Drivers and impacts of Eastern African rainfall variability

Abstract

Eastern Africa exhibits bimodal rainfall consisting of long rains (March–May) and short rains (October–December), changes in which have profound socioeconomic and environmental impacts. In this Review, we examine the drivers and corresponding impacts of Eastern African rainfall variability. Remote teleconnections, namely the El Niño–Southern Oscillation and the Indian Ocean Dipole, exert a dominant influence on interannual variability. From the mid-1980s to 2010, the long rains have tended toward a drier state (trends of −0.65 to −2.95 mm season−1 year−1), with some recovery thereafter, while the short rains have become wetter since the mid 1980s (1.44 to 2.36 mm season−1 year−1). These trends, overlain by substantial year-to-year variations, affect the severity and frequency of extreme flooding and droughts, the stability of food and energy systems, the susceptibility to water-borne and vector-borne diseases, and ecosystem stability.

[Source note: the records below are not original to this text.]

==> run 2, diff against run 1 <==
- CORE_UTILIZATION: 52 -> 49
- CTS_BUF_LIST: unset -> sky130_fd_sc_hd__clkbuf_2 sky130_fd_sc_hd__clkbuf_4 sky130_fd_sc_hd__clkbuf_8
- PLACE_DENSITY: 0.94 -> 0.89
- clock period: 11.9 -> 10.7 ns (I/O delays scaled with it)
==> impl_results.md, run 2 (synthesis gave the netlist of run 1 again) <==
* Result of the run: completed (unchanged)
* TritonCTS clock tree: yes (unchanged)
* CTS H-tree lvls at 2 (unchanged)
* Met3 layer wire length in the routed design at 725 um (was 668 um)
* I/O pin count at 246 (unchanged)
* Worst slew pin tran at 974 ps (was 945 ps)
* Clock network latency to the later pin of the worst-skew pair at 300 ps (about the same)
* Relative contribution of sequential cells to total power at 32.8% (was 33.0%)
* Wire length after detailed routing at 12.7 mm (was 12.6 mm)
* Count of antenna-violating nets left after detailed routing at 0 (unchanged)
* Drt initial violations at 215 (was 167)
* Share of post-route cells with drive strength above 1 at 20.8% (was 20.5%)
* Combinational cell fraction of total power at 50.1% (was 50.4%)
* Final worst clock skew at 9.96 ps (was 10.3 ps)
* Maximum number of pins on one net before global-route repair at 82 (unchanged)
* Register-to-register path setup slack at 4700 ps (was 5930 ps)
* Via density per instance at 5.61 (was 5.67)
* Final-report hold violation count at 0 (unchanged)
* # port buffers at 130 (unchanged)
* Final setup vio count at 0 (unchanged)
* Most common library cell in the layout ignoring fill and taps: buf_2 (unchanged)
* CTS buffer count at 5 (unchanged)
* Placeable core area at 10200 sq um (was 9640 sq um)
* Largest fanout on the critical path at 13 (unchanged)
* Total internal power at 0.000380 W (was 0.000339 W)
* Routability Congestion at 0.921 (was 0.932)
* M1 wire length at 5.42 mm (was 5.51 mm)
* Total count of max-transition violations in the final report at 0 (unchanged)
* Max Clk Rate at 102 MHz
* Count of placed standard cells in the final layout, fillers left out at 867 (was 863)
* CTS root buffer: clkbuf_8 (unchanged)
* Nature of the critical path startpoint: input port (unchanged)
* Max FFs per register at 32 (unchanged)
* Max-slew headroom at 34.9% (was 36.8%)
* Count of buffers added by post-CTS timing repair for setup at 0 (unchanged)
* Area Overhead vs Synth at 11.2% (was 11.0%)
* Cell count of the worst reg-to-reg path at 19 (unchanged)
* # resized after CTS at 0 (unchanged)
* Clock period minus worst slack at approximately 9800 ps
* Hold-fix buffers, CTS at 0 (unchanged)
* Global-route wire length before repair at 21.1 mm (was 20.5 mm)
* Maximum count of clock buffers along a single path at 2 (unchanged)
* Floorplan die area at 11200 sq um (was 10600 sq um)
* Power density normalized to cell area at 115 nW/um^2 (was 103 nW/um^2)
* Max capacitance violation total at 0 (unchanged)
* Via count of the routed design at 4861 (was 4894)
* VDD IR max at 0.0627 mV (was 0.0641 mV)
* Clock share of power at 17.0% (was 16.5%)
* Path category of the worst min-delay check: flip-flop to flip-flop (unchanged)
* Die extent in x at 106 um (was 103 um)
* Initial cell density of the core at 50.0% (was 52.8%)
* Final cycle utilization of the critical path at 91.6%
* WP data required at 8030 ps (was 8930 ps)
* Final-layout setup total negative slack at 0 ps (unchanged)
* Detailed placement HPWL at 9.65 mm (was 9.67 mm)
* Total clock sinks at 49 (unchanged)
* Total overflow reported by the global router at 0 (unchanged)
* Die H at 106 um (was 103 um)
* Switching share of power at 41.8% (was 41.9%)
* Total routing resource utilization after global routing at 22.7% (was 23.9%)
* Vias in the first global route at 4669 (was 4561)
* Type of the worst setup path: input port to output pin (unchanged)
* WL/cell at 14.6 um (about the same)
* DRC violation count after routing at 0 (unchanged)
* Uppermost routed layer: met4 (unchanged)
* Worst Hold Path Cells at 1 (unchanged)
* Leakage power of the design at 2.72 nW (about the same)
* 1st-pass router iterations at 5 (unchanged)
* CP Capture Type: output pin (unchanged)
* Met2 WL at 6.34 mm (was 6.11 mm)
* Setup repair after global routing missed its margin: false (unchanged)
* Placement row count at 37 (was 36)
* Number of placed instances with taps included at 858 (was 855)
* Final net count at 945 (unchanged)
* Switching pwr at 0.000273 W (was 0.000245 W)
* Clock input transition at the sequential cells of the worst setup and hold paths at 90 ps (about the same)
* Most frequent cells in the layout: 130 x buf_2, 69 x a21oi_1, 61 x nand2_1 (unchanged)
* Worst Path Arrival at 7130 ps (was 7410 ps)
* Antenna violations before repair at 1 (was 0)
$ cat src/source/ulaPkg.sv
`default_nettype none

package ulaPkg;

   ////////////////////
   // Raster geometry

   // Clocks per line and lines per frame
   localparam int hTotal = 448;
   localparam int vTotal = 312;

   // Paper area
   localparam int paperWidth = 256;
   localparam int paperHeight = 192;

   // Frame interrupt window
   localparam int intLine = 248;
   localparam int intLength = 32;

   // Paper column x shows up at hCount = x + pixelLead
   localparam int pixelLead = 16;

   ////////////////////
   // Port addresses

   localparam logic [15:0] portUlaPlusReg = 16'hBF3B;
   localparam logic [15:0] portUlaPlusData = 16'hFF3B;

   ////////////////////
   // Types

   typedef logic [8:0] vCount_t;
   // GGGRRRBBB
   typedef logic [8:0] colour9_t;
   typedef logic [5:0] paletteIndex_t;
   // GGGRRRBB
   typedef logic [7:0] paletteEntry_t;

   // Fetch slot phases
   typedef enum logic [2:0] {
      idle,
      bitmapAddr,
      bitmapLoad,
      attrAddr,
      attrLoad
   } fetchPhase_e;

endpackage

`default_nettype wire

$ cat src/source/paletteIf.sv
`timescale 1ns/1ps
`default_nettype none

interface paletteIf
   import ulaPkg::*;
();

   // Driven by the client
   logic req;
   logic write;
   paletteIndex_t addr;
   paletteEntry_t wdata;

   // Driven by the arbiter
   logic grant;
   // Valid one cycle after grant
   paletteEntry_t rdata;

   modport client (output req, write, addr, wdata, input grant, rdata);
   modport arbiter (input req, write, addr, wdata, output grant, rdata);

endinterface

`default_nettype wire

$ cat src/source/ulaRasterTiming.sv
`timescale 1ns/1ps
`default_nettype none

module ulaRasterTiming
   import ulaPkg::*;
#(
   parameter int hTotal = ulaPkg::hTotal,
   parameter int vTotal = ulaPkg::vTotal
) (
   input wire logic clk7,
   input wire logic rst_n,
   output vCount_t hCount,
   output vCount_t vCount,
   output logic hsync,
   output logic vsync,
   output logic intN
);

   // Sync positions inside the blanking regions
   localparam int hSyncStart = 344;
   localparam int hSyncLength = 32;
   localparam int vSyncStart = 248;
   localparam int vSyncLength = 4;

   ////////////////////
   // Counters

   always_ff @(posedge clk7) begin
      if (!rst_n) begin
         hCount <= '0;
         vCount <= '0;
      end else if (hCount == vCount_t'(hTotal - 1)) begin
         hCount <= '0;
         // Line wrap steps the frame counter
         if (vCount == vCount_t'(vTotal - 1))
            vCount <= '0;
         else
            vCount <= vCount + 1'b1;
      end else begin
         hCount <= hCount + 1'b1;
      end
   end

   ////////////////////
   // Sync and interrupt

   // Active high pulses, decoded straight from the counters
   assign hsync = (hCount >= hSyncStart) && (hCount < hSyncStart + hSyncLength);
   assign vsync = (vCount >= vSyncStart) && (vCount < vSyncStart + vSyncLength);

   // Interrupt low for the first clocks of the interrupt line
   assign intN = !((vCount == intLine) && (hCount < intLength));

endmodule

`default_nettype wire

$ cat src/source/ulaVideoFetch.sv
`timescale 1ns/1ps
`default_nettype none

module ulaVideoFetch
   import ulaPkg::*;
(
   input wire logic clk7,
   input wire logic rst_n,
   input wire vCount_t hCount,
   input wire vCount_t vCount,
   input wire logic [7:0] vramData,
   output logic [13:0] vramAddr,
   output logic pixel,
   output logic [7:0] attrNext,
   output logic paperActive
);

   fetchPhase_e fetchPhase;
   logic fetchWindow;
   logic [4:0] column;
   logic [7:0] bitmapReg;
   logic [7:0] attrReg;
   logic [7:0] shifter;

   ////////////////////
   // Windows

   // Fetch runs 8 clocks ahead of the serializer
   assign fetchWindow = (hCount < paperWidth) && (vCount < paperHeight);
   assign paperActive = (hCount >= 8) && (hCount < paperWidth + 8) && (vCount < paperHeight);

   ////////////////////
   // Fetch sequencer

   // Two bitmap/attr pairs per 16-clock slot
   always_comb begin
      fetchPhase = idle;
      if (fetchWindow) begin
         case (hCount[3:0])
            4'd8, 4'd12: fetchPhase = bitmapAddr;
            4'd9, 4'd13: fetchPhase = bitmapLoad;
            4'd10, 4'd14: fetchPhase = attrAddr;
            4'd11, 4'd15: fetchPhase = attrLoad;
            default: fetchPhase = idle;
         endcase
      end
   end

   // Column for the next cell, taken mid-cell
   always_ff @(posedge clk7) begin
      if (!rst_n)
         column <= '0;
      else if (hCount[2:0] == 3'd3)
         column <= hCount[7:3];
   end

   // Interleaved bitmap layout, attributes from 0x1800
   always_comb begin
      case (fetchPhase)
         attrAddr, attrLoad: vramAddr = {4'b0110, vCount[7:3], column};
         default: vramAddr = {1'b0, vCount[7:6], vCount[2:0], vCount[5:3], column};
      endcase
   end

   ////////////////////
   // Data registers

   always_ff @(posedge clk7) begin
      if (fetchPhase == bitmapLoad)
         bitmapReg <= vramData;
      if (fetchPhase == attrLoad)
         attrReg <= vramData;
   end

   assign attrNext = attrReg;

   // One pixel per clock, zeros shifted in past the last cell
   always_ff @(posedge clk7) begin
      if (!rst_n)
         shifter <= '0;
      else if (paperActive && (hCount[2:0] == 3'd4))
         shifter <= bitmapReg;
      else
         shifter <= {shifter[6:0], 1'b0};
   end

   assign pixel = shifter[7];

endmodule

`default_nettype wire

$ cat src/source/ulaPaletteArbiter.sv
`timescale 1ns/1ps
`default_nettype none

module ulaPaletteArbiter
   import ulaPkg::*;
(
   input wire logic clk7,
   input wire logic rst_n,
   paletteIf.arbiter videoPal,
   paletteIf.arbiter cpuPal
);

   // 64 GGGRRRBB entries
   paletteEntry_t paletteMem [64];

   paletteIndex_t selAddr;
   paletteEntry_t selWdata;
   logic selWrite;
   paletteEntry_t videoQ;
   paletteEntry_t cpuQ;

   ////////////////////
   // Grant

   // Video has fixed priority, CPU takes the gaps
   assign videoPal.grant = videoPal.req;
   assign cpuPal.grant = cpuPal.req && !videoPal.req;

   // Single port, so one address per clock
   always_comb begin
      if (videoPal.req) begin
         selAddr = videoPal.addr;
         selWdata = videoPal.wdata;
         selWrite = videoPal.write;
      end else begin
         selAddr = cpuPal.addr;
         selWdata = cpuPal.wdata;
         selWrite = cpuPal.write && cpuPal.req;
      end
   end

   ////////////////////
   // Memory

   always_ff @(posedge clk7) begin
      if (selWrite)
         paletteMem[selAddr] <= selWdata;
   end

   // Per-client read registers, each held until its next read
   always_ff @(posedge clk7) begin
      if (!rst_n) begin
         videoQ <= '0;
         cpuQ <= '0;
      end else begin
         if (videoPal.grant && !videoPal.write)
            videoQ <= paletteMem[selAddr];
         if (cpuPal.grant && !cpuPal.write)
            cpuQ <= paletteMem[selAddr];
      end
   end

   assign videoPal.rdata = videoQ;
   assign cpuPal.rdata = cpuQ;

endmodule

`default_nettype wire

$ cat src/source/ulaPixelColour.sv
`timescale 1ns/1ps
`default_nettype none

module ulaPixelColour
   import ulaPkg::*;
(
   input wire logic clk7,
   input wire logic rst_n,
   input wire vCount_t hCount,
   input wire vCount_t vCount,
   input wire logic pixel,
   input wire logic [7:0] attrNext,
   input wire logic paperActive,
   input wire logic [2:0] border,
   input wire logic ulaPlusEnabled,
   paletteIf.client videoPal,
   output logic [2:0] r,
   output logic [2:0] g,
   output logic [2:0] b
);

   // Cell attribute and palette entries move to the output stage here
   localparam logic [2:0] latchPhase = 3'((pixelLead - 2) % 8);
   // Paper entry first, ink entry lands on rdata in the latch cycle
   localparam logic [2:0] paperReqPhase = latchPhase - 3'd2;
   localparam logic [2:0] inkReqPhase = latchPhase - 3'd1;

   logic inPaper;
   logic [7:0] effAttr;
   logic paperGrantQ;
   paletteEntry_t paperHold;
   paletteEntry_t paperEntry;
   paletteEntry_t inkEntry;
   logic [7:0] attrQ;
   logic pixelQ1;
   logic pixelQ2;
   logic [3:0] stdIgrb;
   paletteEntry_t plusEntry;
   colour9_t finalColour;

   // IGRB to GGGRRRBBB, half level 101 and bright level 111
   function automatic colour9_t stdColour(input logic [3:0] igrb);
      logic [2:0] level;
      level = igrb[3] ? 3'b111 : 3'b101;
      return {igrb[2] ? level : 3'b000, igrb[1] ? level : 3'b000, igrb[0] ? level : 3'b000};
   endfunction

   ////////////////////
   // Effective attribute

   assign inPaper = paperActive && (vCount < paperHeight);

   // Border as paper, black ink, no bright
   assign effAttr = inPaper ? attrNext : {2'b00, border, 3'b000};

   ////////////////////
   // Palette requests

   assign videoPal.req = (hCount[2:0] == paperReqPhase) || (hCount[2:0] == inkReqPhase);
   assign videoPal.write = 1'b0;
   assign videoPal.wdata = '0;
   assign videoPal.addr = (hCount[2:0] == inkReqPhase) ?
                          {effAttr[7:6], 1'b0, effAttr[2:0]} :
                          {effAttr[7:6], 1'b1, effAttr[5:3]};

   always_ff @(posedge clk7) begin
      if (!rst_n)
         paperGrantQ <= 1'b0;
      else
         paperGrantQ <= videoPal.grant && (hCount[2:0] == paperReqPhase);
   end

   // Paper entry parked until the ink entry arrives
   always_ff @(posedge clk7) begin
      if (paperGrantQ)
         paperHold <= videoPal.rdata;
      if (hCount[2:0] == latchPhase) begin
         paperEntry <= paperHold;
         inkEntry <= videoPal.rdata;
         attrQ <= effAttr;
      end
   end

   ////////////////////
   // Pixel pipeline

   // Two stages line the serializer up with the latched cell
   always_ff @(posedge clk7) begin
      if (!rst_n) begin
         pixelQ1 <= 1'b0;
         pixelQ2 <= 1'b0;
      end else begin
         pixelQ1 <= pixel;
         pixelQ2 <= pixelQ1;
      end
   end

   assign stdIgrb = pixelQ2 ? {attrQ[6], attrQ[2:0]} : {attrQ[6], attrQ[5:3]};
   assign plusEntry = pixelQ2 ? inkEntry : paperEntry;

   // 332 widened to 333 by repeating the upper blue bit
   assign finalColour = ulaPlusEnabled ? {plusEntry, plusEntry[1]} : stdColour(stdIgrb);

   always_ff @(posedge clk7) begin
      if (!rst_n)
         {g, r, b} <= '0;
      else
         {g, r, b} <= finalColour;
   end

endmodule

`default_nettype wire

$ cat src/source/ulaIoPorts.sv
`timescale 1ns/1ps
`default_nettype none

module ulaIoPorts
   import ulaPkg::*;
(
   input wire logic clk7,
   input wire logic rst_n,
   input wire logic [15:0] addr,
   input wire logic iorqN,
   input wire logic rdN,
   input wire logic wrN,
   input wire logic [7:0] din,
   input wire logic ear,
   input wire logic [4:0] kbd,
   input wire logic issue2Keyboard,
   output logic [7:0] dout,
   output logic mic,
   output logic spk,
   output logic [2:0] border,
   output logic ulaPlusEnabled,
   paletteIf.client cpuPal
);

   logic ioWrite;
   logic ioRead;
   logic strobeQ;
   logic ioStart;
   logic selFe;
   logic selReg;
   logic selData;
   logic [6:0] paletteReg;
   logic [1:0] configReg;
   logic reqQ;
   logic writeQ;
   paletteIndex_t addrQ;
   paletteEntry_t wdataQ;
   logic earMix;

   ////////////////////
   // Decode

   assign ioWrite = !iorqN && !wrN;
   assign ioRead = !iorqN && !rdN;

   // Any even address is the ULA
   assign selFe = !addr[0];
   assign selReg = (addr == portUlaPlusReg);
   assign selData = (addr == portUlaPlusData);

   // First clock of a strobe
   always_ff @(posedge clk7) begin
      if (!rst_n)
         strobeQ <= 1'b0;
      else
         strobeQ <= ioWrite || ioRead;
   end

   assign ioStart = (ioWrite || ioRead) && !strobeQ;

   ////////////////////
   // Port registers

   always_ff @(posedge clk7) begin
      if (!rst_n) begin
         border <= 3'b010;
         mic <= 1'b0;
         spk <= 1'b0;
         paletteReg <= '0;
         configReg <= '0;
      end else if (ioWrite) begin
         if (selFe) begin
            border <= din[2:0];
            mic <= din[3];
            spk <= din[4];
         end else if (selReg) begin
            paletteReg <= din[6:0];
         end else if (selData && paletteReg[6]) begin
            configReg <= din[1:0];
         end
      end
   end

   assign ulaPlusEnabled = configReg[0];

   ////////////////////
   // Palette client

   // Request held until granted
   always_ff @(posedge clk7) begin
      if (!rst_n)
         reqQ <= 1'b0;
      else if (reqQ && cpuPal.grant)
         reqQ <= 1'b0;
      else if (ioStart && selData && !paletteReg[6])
         reqQ <= 1'b1;
   end

   always_ff @(posedge clk7) begin
      if (ioStart && selData && !paletteReg[6]) begin
         writeQ <= ioWrite;
         addrQ <= paletteReg[5:0];
         wdataQ <= din;
      end
   end

   assign cpuPal.req = reqQ;
   assign cpuPal.write = writeQ;
   assign cpuPal.addr = addrQ;
   assign cpuPal.wdata = wdataQ;

   ////////////////////
   // Read mux

   // Issue 2 keyboards also pick up mic on EAR
   assign earMix = ear ^ (issue2Keyboard ? (spk | mic) : spk);

   always_comb begin
      dout = 8'hFF;
      if (ioRead) begin
         if (selFe)
            dout = {1'b1, earMix, 1'b1, kbd};
         else if (selReg)
            dout = {1'b0, paletteReg};
         else if (selData)
            dout = paletteReg[6] ? {6'b000000, configReg} : cpuPal.rdata;
      end
   end

endmodule

`default_nettype wire

$ cat src/source/ulaTop.sv
`timescale 1ns/1ps
`default_nettype none

module ulaTop
   import ulaPkg::*;
#(
   parameter int hTotal = ulaPkg::hTotal,
   parameter int vTotal = ulaPkg::vTotal
) (
   input wire logic clk7,
   input wire logic rst_n,
   // Z80 side
   input wire logic [15:0] addr,
   input wire logic iorqN,
   input wire logic rdN,
   input wire logic wrN,
   input wire logic [7:0] din,
   output logic [7:0] dout,
   output logic intN,
   // Video RAM
   output logic [13:0] vramAddr,
   input wire logic [7:0] vramData,
   // Keyboard, tape and beeper
   input wire logic ear,
   input wire logic [4:0] kbd,
   input wire logic issue2Keyboard,
   output logic mic,
   output logic spk,
   // Video out
   output logic [2:0] r,
   output logic [2:0] g,
   output logic [2:0] b,
   output logic hsync,
   output logic vsync,
   output vCount_t hCount,
   output vCount_t vCount
);

   logic pixel;
   logic [7:0] attrNext;
   logic paperActive;
   logic [2:0] border;
   logic ulaPlusEnabled;

   // One link per palette client
   paletteIf videoPal ();
   paletteIf cpuPal ();

   ulaRasterTiming #(
      .hTotal(hTotal),
      .vTotal(vTotal)
   ) raster (
      .clk7(clk7), .rst_n(rst_n), .hCount(hCount), .vCount(vCount),
      .hsync(hsync), .vsync(vsync), .intN(intN)
   );

   ulaVideoFetch fetch (
      .clk7(clk7), .rst_n(rst_n), .hCount(hCount), .vCount(vCount),
      .vramData(vramData), .vramAddr(vramAddr), .pixel(pixel),
      .attrNext(attrNext), .paperActive(paperActive)
   );

   ulaPixelColour colour (
      .clk7(clk7), .rst_n(rst_n), .hCount(hCount), .vCount(vCount),
      .pixel(pixel), .attrNext(attrNext), .paperActive(paperActive),
      .border(border), .ulaPlusEnabled(ulaPlusEnabled), .videoPal(videoPal),
      .r(r), .g(g), .b(b)
   );

   ulaIoPorts ports (
      .clk7(clk7), .rst_n(rst_n), .addr(addr), .iorqN(iorqN), .rdN(rdN),
      .wrN(wrN), .din(din), .ear(ear), .kbd(kbd), .issue2Keyboard(issue2Keyboard),
      .dout(dout), .mic(mic), .spk(spk), .border(border),
      .ulaPlusEnabled(ulaPlusEnabled), .cpuPal(cpuPal)
   );

   ulaPaletteArbiter palette (
      .clk7(clk7), .rst_n(rst_n), .videoPal(videoPal), .cpuPal(cpuPal)
   );

endmodule

`default_nettype wire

Climate model projections of rainfall changes differ, but there is some consensus that the short rains will deliver more rainfall than the long rains by 2030–2040, with implications for sustaining agricultural yields and triggering climate-related public health emergencies. Mitigating the impacts of future Eastern African climate requires continued investments in agriculture, clean water, medical and emergency infrastructures, and development and adoption of adaptation strategies, as well as targeted early-warning systems driven by improved meteorological observations. Rainfall variability in Eastern Africa is associated with considerable social and environmental impacts, including threats to water, energy and food security. This Review outlines the drivers of this rainfall variability, their corresponding impacts, and potential future changes with anthropogenic warming.